I realized I couldn't give him up.'
They ushered the couple out of the house, decided to keep Colin and marched into what Jeff called the abyss — adopting a special-needs child without having any idea how to take care of him.
'God doesn't call the qualified, he qualifies the called,' Jeff said. 'Colin has always been a challenge, but he's also always been a sweet boy.'
Colin lived at home with his parents and two siblings — Fiona and Liam — for the first seven years of his life. But all his disabilities meant that he needed constant attention and help.
'We had other children and we felt like they didn't have parents,' Jeff said. 'They basically had cardboard cutouts as parents.'
As Colin grew bigger and stronger, it became more difficult to care for him. Carol had to stop taking him to and from school after he knocked her out one day.
The two decided to put him in a facility that could give him more care and attention. He lived in a place in Iowa City for a few years before they moved him to Hills and Dales.
'He loves it there,' Jeff said. 'He knows everyone, he talks to the cooks and high-fives them.'
Hills and Dales has been around since 1973. The facility originally only cared for children, discharging clients once they hit 18. But Althoff, the executive director, said the organization re-evaluated its mission in the 1990s and with it made the decision to also serve clients into adulthood.
That's something Jeff is especially thankful for — he's 64 years old and used to worry about what could happen to Colin when he is no longer able to care for his son.
Forty-nine people ages six to 42 live at Hills and Dales — they're split into homes — apartment-like residences with bedrooms, a bathroom, kitchen and living room space throughout the main complex — with others their age. Hills and Dales is at capacity, Althoff said, and has a waiting list of about 70 names.
The facility is entirely reliant upon Medicaid reimbursements due to the complex population living there. The children and young adults need durable medical goods, adaptive equipment and transportation to and from appointments.
Hills and Dales also is in charge of coordinating its clients' care with primary care doctors, specialists, physical, occupational and speech therapists, and the University of Iowa Hospitals and Clinics.
That makes this move to managed care very scary, Althoff said.
'This system of support is designed to help kids with complex medical conditions and with that, it has complex systems,' she said.
On a cold January day, U.S. Rep. Dave Loebsack and several staff members pulled up to the Edbergs' home in Iowa City. Loebsack was meeting with a handful of families whose children have disabilities and rely on Medicaid.
Carole set out scones, croissants and coffee while Jeff greeted the congressman at the door. Colin played in a nearby room with his nurse, Patsy.

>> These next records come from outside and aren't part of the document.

===== src/logic/sync_two_stage.sv =====
// two flip-flop synchroniser for pins from outside the clock domain
`timescale 1ns/1ns
module sync_two_stage #(
    parameter int               WIDTH     = 1,
    parameter logic [WIDTH-1:0] RESET_VAL = '0
) (
    input  wire logic             i_mclk,
    input  wire logic             i_reset,
    input  wire logic             i_ce,
    input  wire logic [WIDTH-1:0] i_async,
    output logic      [WIDTH-1:0] o_sync
);
    logic [WIDTH-1:0] meta;

    if (WIDTH < 1)
    begin : g_width_check
        $error("sync_two_stage: WIDTH must be at least 1");
    end

    always_ff @(posedge i_mclk)
    begin
        if (i_reset)
        begin
            meta   <= RESET_VAL;
            o_sync <= RESET_VAL;
        end
        else if (i_ce)
        begin
            meta   <= i_async;
            o_sync <= meta;
        end
    end
endmodule : sync_two_stage


===== src/logic/port_sense.sv =====
// polarity adjust and change detection for both 8-bit ports
`timescale 1ns/1ns
module port_sense (
    input  wire logic                     i_mclk,
    input  wire logic                     i_reset,
    input  wire io_expander_pkg::port_pair_t i_pin_sync,
    input  wire io_expander_pkg::port_pair_t i_invert,
    input  wire io_expander_pkg::port_pair_t i_direction,
    input  wire io_expander_pkg::port_pair_t i_snapshot,
    output io_expander_pkg::port_pair_t   o_level,
    output io_expander_pkg::port_pair_t   o_mismatch
);
    // level after the invert mask is what the input registers report
    assign o_level    = i_pin_sync ^ i_invert;
    // only input pins are compared with the last value read
    assign o_mismatch = (o_level ^ i_snapshot) & i_direction;
endmodule : port_sense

Loebsack was meeting with the parents to talk about the looming transition, listening to fears and getting information about how the change had been playing out so far. He's been an outspoken critic of Branstad's transition plan, writing multiple letters to federal officials, including President Barack Obama.
The managed-care roll out did not go smoothly. The state signed contracts with four managed-care companies — AmeriHealth Caritas Iowa, Amerigroup Iowa, UnitedHealthcare of the River Valley and WellCare of Iowa — in early October.